§ ACTIVITY
What lines in the records below contain the string "constraint"? Copy every one.

(Stored data)
***
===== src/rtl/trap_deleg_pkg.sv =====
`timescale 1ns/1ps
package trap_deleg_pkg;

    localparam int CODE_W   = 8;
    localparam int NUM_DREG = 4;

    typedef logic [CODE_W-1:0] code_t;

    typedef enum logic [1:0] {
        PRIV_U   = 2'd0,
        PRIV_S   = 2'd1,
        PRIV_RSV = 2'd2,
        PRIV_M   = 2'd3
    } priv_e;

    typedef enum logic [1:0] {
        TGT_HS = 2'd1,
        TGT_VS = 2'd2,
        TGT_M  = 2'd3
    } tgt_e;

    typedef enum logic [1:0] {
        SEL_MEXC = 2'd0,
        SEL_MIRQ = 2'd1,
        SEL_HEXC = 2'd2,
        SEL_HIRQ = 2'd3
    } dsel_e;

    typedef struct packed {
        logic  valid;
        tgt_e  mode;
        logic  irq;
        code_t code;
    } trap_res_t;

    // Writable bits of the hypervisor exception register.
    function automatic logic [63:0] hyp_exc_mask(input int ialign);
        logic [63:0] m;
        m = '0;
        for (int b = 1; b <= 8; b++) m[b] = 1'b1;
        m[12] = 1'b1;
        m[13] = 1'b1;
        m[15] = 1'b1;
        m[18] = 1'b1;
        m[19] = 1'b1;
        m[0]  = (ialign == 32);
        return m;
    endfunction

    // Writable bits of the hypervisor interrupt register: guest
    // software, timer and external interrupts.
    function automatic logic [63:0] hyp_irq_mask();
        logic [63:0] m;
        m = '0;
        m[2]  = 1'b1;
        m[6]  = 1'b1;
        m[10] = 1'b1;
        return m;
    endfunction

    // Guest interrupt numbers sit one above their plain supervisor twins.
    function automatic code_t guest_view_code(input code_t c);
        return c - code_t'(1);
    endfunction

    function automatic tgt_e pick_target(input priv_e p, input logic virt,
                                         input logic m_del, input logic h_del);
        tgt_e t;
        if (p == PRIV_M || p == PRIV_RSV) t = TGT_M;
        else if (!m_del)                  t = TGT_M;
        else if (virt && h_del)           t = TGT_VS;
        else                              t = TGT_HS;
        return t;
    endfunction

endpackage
***
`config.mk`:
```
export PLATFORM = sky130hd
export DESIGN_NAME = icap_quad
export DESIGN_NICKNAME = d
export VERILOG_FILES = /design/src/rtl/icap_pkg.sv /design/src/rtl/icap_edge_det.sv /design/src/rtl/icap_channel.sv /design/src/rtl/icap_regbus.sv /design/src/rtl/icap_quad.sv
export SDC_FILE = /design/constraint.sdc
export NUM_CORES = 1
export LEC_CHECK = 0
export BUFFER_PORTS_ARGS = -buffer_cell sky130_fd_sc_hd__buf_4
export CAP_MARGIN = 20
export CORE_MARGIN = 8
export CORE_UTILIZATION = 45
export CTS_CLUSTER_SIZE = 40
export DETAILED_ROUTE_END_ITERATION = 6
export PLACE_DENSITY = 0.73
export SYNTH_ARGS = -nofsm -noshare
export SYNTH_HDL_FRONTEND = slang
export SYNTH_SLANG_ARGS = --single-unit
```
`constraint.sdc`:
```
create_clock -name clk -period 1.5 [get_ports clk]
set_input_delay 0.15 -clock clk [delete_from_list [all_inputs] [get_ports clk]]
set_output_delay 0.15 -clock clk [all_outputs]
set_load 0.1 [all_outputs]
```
***
§ RESULT OF THE EXERCISE
export SDC_FILE = /design/constraint.sdc
`constraint.sdc`:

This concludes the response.